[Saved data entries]
# # # # #
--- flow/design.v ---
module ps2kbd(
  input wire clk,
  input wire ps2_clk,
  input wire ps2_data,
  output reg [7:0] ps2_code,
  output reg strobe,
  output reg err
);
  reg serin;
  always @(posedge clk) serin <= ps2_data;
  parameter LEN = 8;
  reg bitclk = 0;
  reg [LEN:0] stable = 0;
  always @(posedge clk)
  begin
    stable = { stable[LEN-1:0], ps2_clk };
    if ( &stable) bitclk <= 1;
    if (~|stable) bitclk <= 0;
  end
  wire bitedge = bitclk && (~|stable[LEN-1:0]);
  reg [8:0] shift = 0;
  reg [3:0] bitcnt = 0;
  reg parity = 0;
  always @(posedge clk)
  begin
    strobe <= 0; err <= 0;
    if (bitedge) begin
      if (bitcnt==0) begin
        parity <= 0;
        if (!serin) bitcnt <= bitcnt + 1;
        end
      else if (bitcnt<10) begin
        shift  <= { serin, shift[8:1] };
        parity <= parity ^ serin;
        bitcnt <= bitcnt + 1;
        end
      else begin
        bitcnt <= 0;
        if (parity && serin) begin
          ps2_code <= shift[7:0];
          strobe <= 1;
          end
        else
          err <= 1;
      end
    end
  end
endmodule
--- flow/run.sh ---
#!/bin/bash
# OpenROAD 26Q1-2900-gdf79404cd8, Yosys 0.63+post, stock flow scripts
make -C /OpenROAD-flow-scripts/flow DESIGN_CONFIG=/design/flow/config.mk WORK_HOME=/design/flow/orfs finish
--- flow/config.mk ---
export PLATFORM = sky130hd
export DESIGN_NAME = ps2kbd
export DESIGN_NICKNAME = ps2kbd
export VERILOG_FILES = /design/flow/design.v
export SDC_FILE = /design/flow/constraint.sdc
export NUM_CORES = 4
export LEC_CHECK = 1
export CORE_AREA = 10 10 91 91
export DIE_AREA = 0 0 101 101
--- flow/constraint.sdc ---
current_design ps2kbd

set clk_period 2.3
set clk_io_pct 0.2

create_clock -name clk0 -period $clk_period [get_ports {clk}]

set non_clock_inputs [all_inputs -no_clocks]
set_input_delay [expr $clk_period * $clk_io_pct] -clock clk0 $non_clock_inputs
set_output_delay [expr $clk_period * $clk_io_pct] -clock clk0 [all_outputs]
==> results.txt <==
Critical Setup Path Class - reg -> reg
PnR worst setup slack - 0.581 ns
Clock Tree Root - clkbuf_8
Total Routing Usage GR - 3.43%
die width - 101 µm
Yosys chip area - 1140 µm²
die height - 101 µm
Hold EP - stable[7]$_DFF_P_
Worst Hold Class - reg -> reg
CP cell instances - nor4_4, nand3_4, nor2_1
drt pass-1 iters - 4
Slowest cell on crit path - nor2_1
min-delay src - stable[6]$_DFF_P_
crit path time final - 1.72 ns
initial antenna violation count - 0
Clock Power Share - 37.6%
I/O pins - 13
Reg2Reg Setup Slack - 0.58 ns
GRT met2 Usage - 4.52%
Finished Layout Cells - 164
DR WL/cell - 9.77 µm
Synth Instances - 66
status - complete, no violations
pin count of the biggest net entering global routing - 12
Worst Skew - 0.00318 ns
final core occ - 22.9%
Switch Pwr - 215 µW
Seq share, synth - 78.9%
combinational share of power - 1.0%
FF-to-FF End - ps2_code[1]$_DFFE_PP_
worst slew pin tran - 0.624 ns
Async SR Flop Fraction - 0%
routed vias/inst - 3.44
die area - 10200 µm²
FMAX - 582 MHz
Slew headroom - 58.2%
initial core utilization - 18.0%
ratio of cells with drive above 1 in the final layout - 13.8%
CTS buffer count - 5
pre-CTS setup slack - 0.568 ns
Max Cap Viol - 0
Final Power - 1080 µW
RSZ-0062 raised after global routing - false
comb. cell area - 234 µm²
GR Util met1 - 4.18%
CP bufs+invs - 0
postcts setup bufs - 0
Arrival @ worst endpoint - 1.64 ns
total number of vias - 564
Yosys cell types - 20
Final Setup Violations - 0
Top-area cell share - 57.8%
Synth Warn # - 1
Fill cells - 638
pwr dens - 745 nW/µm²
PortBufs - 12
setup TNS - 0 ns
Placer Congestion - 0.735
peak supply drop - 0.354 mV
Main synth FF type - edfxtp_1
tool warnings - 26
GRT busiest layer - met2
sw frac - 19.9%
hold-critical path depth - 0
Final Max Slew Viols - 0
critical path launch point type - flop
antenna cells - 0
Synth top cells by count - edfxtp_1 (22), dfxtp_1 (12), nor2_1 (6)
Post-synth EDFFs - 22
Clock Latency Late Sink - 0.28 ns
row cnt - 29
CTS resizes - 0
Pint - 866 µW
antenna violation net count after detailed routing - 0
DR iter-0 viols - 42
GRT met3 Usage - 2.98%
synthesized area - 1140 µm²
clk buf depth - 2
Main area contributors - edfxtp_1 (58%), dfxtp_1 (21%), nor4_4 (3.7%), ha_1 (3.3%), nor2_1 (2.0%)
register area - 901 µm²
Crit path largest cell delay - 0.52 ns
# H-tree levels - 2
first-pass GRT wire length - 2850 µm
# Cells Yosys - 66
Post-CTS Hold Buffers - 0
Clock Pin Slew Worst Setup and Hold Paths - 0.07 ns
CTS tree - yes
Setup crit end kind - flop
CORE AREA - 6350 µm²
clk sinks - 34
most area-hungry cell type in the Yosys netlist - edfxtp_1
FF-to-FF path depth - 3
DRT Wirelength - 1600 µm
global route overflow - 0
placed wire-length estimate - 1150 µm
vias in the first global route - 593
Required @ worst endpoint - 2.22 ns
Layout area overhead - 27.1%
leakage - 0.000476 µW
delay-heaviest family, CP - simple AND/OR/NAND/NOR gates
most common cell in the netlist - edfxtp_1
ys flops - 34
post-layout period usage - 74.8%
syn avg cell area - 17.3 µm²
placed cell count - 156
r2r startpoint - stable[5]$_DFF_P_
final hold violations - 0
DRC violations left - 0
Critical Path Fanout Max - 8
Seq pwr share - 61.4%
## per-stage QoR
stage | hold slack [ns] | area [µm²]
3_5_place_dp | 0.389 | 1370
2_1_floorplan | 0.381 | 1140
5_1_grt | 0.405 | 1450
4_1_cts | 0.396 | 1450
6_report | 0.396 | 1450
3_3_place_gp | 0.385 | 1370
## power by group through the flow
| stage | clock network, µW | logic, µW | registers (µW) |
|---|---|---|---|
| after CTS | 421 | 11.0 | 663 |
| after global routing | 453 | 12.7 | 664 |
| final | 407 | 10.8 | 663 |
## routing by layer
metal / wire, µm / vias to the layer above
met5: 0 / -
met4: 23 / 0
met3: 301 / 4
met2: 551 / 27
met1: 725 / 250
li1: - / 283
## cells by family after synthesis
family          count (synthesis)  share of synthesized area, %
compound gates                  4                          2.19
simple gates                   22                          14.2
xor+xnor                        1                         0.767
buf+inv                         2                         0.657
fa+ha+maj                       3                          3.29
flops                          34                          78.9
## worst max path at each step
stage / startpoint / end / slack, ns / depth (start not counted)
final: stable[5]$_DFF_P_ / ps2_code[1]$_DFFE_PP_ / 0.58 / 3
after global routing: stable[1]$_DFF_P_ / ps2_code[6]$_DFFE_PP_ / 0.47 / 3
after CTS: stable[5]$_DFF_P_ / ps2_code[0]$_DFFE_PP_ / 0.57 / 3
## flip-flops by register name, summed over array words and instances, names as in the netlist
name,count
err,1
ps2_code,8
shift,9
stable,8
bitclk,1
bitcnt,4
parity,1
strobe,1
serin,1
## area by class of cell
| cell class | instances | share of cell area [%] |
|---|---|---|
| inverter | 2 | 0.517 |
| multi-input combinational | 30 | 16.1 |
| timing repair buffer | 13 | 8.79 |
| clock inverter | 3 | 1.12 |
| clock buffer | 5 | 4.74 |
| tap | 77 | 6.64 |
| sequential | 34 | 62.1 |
# # # # #
Action item:
From the entries above, return exactly the line containing "3_3_place_gp | 0.385 | 1370", the line containing "after CTS: stable[5]$_DFF_P_", and all lines between, and nothing else.

Response for this exercise:
3_3_place_gp | 0.385 | 1370
## power by group through the flow
| stage | clock network, µW | logic, µW | registers (µW) |
|---|---|---|---|
| after CTS | 421 | 11.0 | 663 |
| after global routing | 453 | 12.7 | 664 |
| final | 407 | 10.8 | 663 |
## routing by layer
metal / wire, µm / vias to the layer above
met5: 0 / -
met4: 23 / 0
met3: 301 / 4
met2: 551 / 27
met1: 725 / 250
li1: - / 283
## cells by family after synthesis
family          count (synthesis)  share of synthesized area, %
compound gates                  4                          2.19
simple gates                   22                          14.2
xor+xnor                        1                         0.767
buf+inv                         2                         0.657
fa+ha+maj                       3                          3.29
flops                          34                          78.9
## worst max path at each step
stage / startpoint / end / slack, ns / depth (start not counted)
final: stable[5]$_DFF_P_ / ps2_code[1]$_DFFE_PP_ / 0.58 / 3
after global routing: stable[1]$_DFF_P_ / ps2_code[6]$_DFFE_PP_ / 0.47 / 3
after CTS: stable[5]$_DFF_P_ / ps2_code[0]$_DFFE_PP_ / 0.57 / 3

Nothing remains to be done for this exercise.